Task to complete ▸ Produce an exact copy of the first line of the data below and each line after it, please, up to and including the one with "output logic [16*ELEM_W-1:0]".

Input data ▸
What follows belongs to an exercise in optimizing a design on an open flow for small area; a production flow would make more cautious choices. Only simulation tests tie the RTL to the original design; equivalence was not proved. Power is estimated from default activity; no workload was simulated.

## job 3288
==> flow/design.v (excerpt) <==
module matrix_alu #(
    parameter int ELEM_W     = 16,
    parameter int MUL_CYCLES = 16
) (
    input  logic                 Clk,
    input  logic                 nReset,
    input  logic                 start,
    input  logic [2:0]           opcode,
    input  logic [16*ELEM_W-1:0] operandA,
    input  logic [16*ELEM_W-1:0] operandB,
    output logic [16*ELEM_W-1:0] result,
    output logic                 busy,
    output logic                 done,
    output logic                 err
);
Size: roughly 2000 cells after synthesis, ~660 flip-flops, ~780 I/O pins.
Settings: LEC_CHECK=0, CAP_MARGIN=20, CORE_AREA=2 2 428 110, DIE_AREA=0 0 430 112, PLACE_DENSITY=0.9, SLEW_MARGIN=20; clock period 12.0 ns.
standard.sh (not shown) runs the stock make flow with config.mk's settings and CLKGATE_MAP_FILE= SYNTH_SCRIPT=/design/flow/synth_recipe.tcl, a recipe that flattens the netlist after the stock synthesis.
==> flow/flow/run.sh <==
#!/bin/bash
set -euo pipefail
bash standard.sh \
  BUFFER_PORTS_ARGS="-buffer_cell sky130_fd_sc_hd__buf_1" \
  CTS_ARGS="-sink_clustering_enable -repair_clock_nets -buf_list sky130_fd_sc_hd__clkbuf_4 -sink_clustering_buffer sky130_fd_sc_hd__clkbuf_8 -sink_clustering_size 14 -sink_clustering_max_diameter 40 -dont_use_dummy_load" \
  finish > make_finish.log 2>&1
[inputs] job 2869 vs job 3288
# job 3288
export LEC_CHECK = 0
export CAP_MARGIN = 20
export CORE_AREA = 2 2 428 110
export DIE_AREA = 0 0 430 112
export PLACE_DENSITY = 0.9
export SLEW_MARGIN = 20
create_clock -name core_clock -period 12.0 [get_ports {Clk}]
# job 2869
export LEC_CHECK = 0
export CAP_MARGIN = 20
export CORE_AREA = 2 2 418 98
export DIE_AREA = 0 0 420 100
export PLACE_DENSITY = 0.8
export SLEW_MARGIN = 20
create_clock -name core_clock -period 12.0 [get_ports {Clk}]
==> flow/flow/run.sh <==
#!/bin/bash
set -euo pipefail
bash standard.sh \
  BUFFER_PORTS_ARGS="-buffer_cell sky130_fd_sc_hd__buf_1" \
  CTS_ARGS="-sink_clustering_enable -repair_clock_nets -buf_list sky130_fd_sc_hd__clkbuf_4 -dont_use_dummy_load" \
  finish > make_finish.log 2>&1
==> comparison <==
Job 2869 went all the way through the flow, and no timing, DRC or antenna check failed. In the flow results for job 3288 and job 2869, the tightest hold margin is smaller on job 2869. Delta (job 2869 minus job 3288): die area down 6200 um2; sequential power has increased.
For job 4480, these inputs were changed with respect to job 2869:
# job 2869
export LEC_CHECK = 0
export CAP_MARGIN = 20
export CORE_AREA = 2 2 418 98
export DIE_AREA = 0 0 420 100
export PLACE_DENSITY = 0.8
export SLEW_MARGIN = 20
create_clock -name core_clock -period 12.0 [get_ports {Clk}]
# job 4480
export LEC_CHECK = 0
export CAP_MARGIN = 20
export CORE_AREA = 2 2 428 110
export DIE_AREA = 0 0 430 112
export PLACE_DENSITY = 0.8
export SLEW_MARGIN = 20
create_clock -name core_clock -period 12.0 [get_ports {Clk}]
==> flow/flow/run.sh <==
#!/bin/bash
set -euo pipefail
bash standard.sh \
  BUFFER_PORTS_ARGS="-buffer_cell sky130_fd_sc_hd__buf_1" \
  CTS_ARGS="-sink_clustering_enable -repair_clock_nets -buf_list sky130_fd_sc_hd__clkbuf_4 -sink_clustering_buffer sky130_fd_sc_hd__clkbuf_8 -sink_clustering_size 12 -sink_clustering_max_diameter 40 -dont_use_dummy_load" \
  finish > make_finish.log 2>&1
### Flow results
There was hardly any difference in final cell area excluding filler cells between job 2869 and job 4480.
When job 4480 is measured against job 2869, its setup slack turns out 0.031 ns higher.
Sort job 2869 and job 4480 by number of antenna diodes asc -> top: job 4480
In job 4480 the fraction of power consumed by combinational cells turned out 0.9 points higher than in job 2869.
When job 4480 is measured against job 2869, its clock network fraction of total power turns out 0.4 points lower.
As of job 4480, weighted congestion reported at the end of routability-driven placement had risen slightly compared to job 2869.
On job 4480: initial antenna violation count is 3 higher than what job 2869 gave.
In the floorplan summary, job 4480 is listed with a die area greater than that of job 2869.

---

Starting RTL as in the previous note.
Settings: LEC_CHECK=0, CAP_MARGIN=20, CORE_AREA=2 2 428 110, DIE_AREA=0 0 430 112, PLACE_DENSITY=0.8, SLEW_MARGIN=20; clock period 12.0 ns.
==> flow/flow/run.sh <==
#!/bin/bash
set -euo pipefail
bash standard.sh \
  BUFFER_PORTS_ARGS="-buffer_cell sky130_fd_sc_hd__buf_1" \
  CTS_ARGS="-sink_clustering_enable -repair_clock_nets -buf_list sky130_fd_sc_hd__clkbuf_4 -sink_clustering_buffer sky130_fd_sc_hd__clkbuf_8 -sink_clustering_size 14 -sink_clustering_max_diameter 40 -dont_use_dummy_load" \
  finish > make_finish.log 2>&1
Next try:
==> flow/flow/run.sh (replaced) <==
#!/bin/bash
set -euo pipefail
bash standard.sh \
  BUFFER_PORTS_ARGS="-buffer_cell sky130_fd_sc_hd__buf_1" \
  CTS_ARGS="-sink_clustering_enable -repair_clock_nets -buf_list sky130_fd_sc_hd__clkbuf_4 -sink_clustering_buffer sky130_fd_sc_hd__clkbuf_8 -sink_clustering_size 12 -sink_clustering_max_diameter 40 -dont_use_dummy_load" \
  finish > make_finish.log 2>&1
Settings changed: CORE_AREA 2 2 428 110 to 2 2 438 128, DIE_AREA 0 0 430 112 to 0 0 440 130, PLACE_DENSITY 0.8 to 0.65.
The new run ran to the end with no violations.
Power hardly moves.
Synthesized area stays the same.
Design area rose by a few percent.
First-iteration DRC count fell by a quarter to a third.

---

== run A ==
matrix_alu again, from the RTL that the note above started with.
Settings: LEC_CHECK=0, CAP_MARGIN=20, CORE_AREA=2 2 438 128, DIE_AREA=0 0 440 130, PLACE_DENSITY=0.65, SLEW_MARGIN=20; clock period 12.0 ns.
==> flow/flow/run.sh <==
#!/bin/bash
set -euo pipefail
bash standard.sh \
  BUFFER_PORTS_ARGS="-buffer_cell sky130_fd_sc_hd__buf_1" \
  CTS_ARGS="-sink_clustering_enable -repair_clock_nets -buf_list sky130_fd_sc_hd__clkbuf_4 -dont_use_dummy_load" \
  finish > make_finish.log 2>&1
Run A: flow completed, timing, DRC and antenna clean
What run B does differently from run A at the input level:
Settings: a change of CORE_AREA from 2 2 438 128 to 2 2 428 110; a change of DIE_AREA from 0 0 440 130 to 0 0 430 112; a change of PLACE_DENSITY from 0.65 to 0.95.
--- a/flow/flow/run.sh
+++ b/flow/flow/run.sh
@@ -5 +5 @@
-  CTS_ARGS="-sink_clustering_enable -repair_clock_nets -buf_list sky130_fd_sc_hd__clkbuf_4 -dont_use_dummy_load" \
+  CTS_ARGS="-sink_clustering_enable -repair_clock_nets -buf_list sky130_fd_sc_hd__clkbuf_4 -sink_clustering_buffer sky130_fd_sc_hd__clkbuf_8 -sink_clustering_size 14 -sink_clustering_max_diameter 40 -dont_use_dummy_load" \
## What came out
For the clock share of power, run B came in 2.0 points lower than run A did. Area of the die | run B below run A. Compared to run A, run B has sequential cell fraction of total power 2.2 points higher. Maximum number of pins on one net before global-route repair: run B > run A.
[inputs] run C vs run B
Settings: swapping 0.95 for 0.7 in PLACE_DENSITY.
==> flow/flow/run.sh <==
#!/bin/bash
set -euo pipefail
bash standard.sh \
  BUFFER_PORTS_ARGS="-buffer_cell sky130_fd_sc_hd__buf_1" \
  CTS_ARGS="-sink_clustering_enable -repair_clock_nets -buf_list sky130_fd_sc_hd__clkbuf_4 -dont_use_dummy_load" \
  finish > make_finish.log 2>&1
Findings:
Vias: run C below run B. Summary of run C over run B: summed area of non-filler cells in the final layout +about 0.8%, clock network power share +1.3 points, final core utilization +0.47 points, global-route usage -3.6 points. Comparing number of H-tree levels for run C and run B, the smaller number came from run B. Changes observed in run C relative to run B: largest net degree at the start of global routing went up, setup slack shows a reduction of 0.059 ns, max-slew violation count level, total routed wirelength decreased 9800 µm. For global-route wire length before repair, dividing the value from run C by the value from run B gives 0.944.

Solution to this problem ▸
What follows belongs to an exercise in optimizing a design on an open flow for small area; a production flow would make more cautious choices. Only simulation tests tie the RTL to the original design; equivalence was not proved. Power is estimated from default activity; no workload was simulated.

## job 3288
==> flow/design.v (excerpt) <==
module matrix_alu #(
    parameter int ELEM_W     = 16,
    parameter int MUL_CYCLES = 16
) (
    input  logic                 Clk,
    input  logic                 nReset,
    input  logic                 start,
    input  logic [2:0]           opcode,
    input  logic [16*ELEM_W-1:0] operandA,
    input  logic [16*ELEM_W-1:0] operandB,
    output logic [16*ELEM_W-1:0] result,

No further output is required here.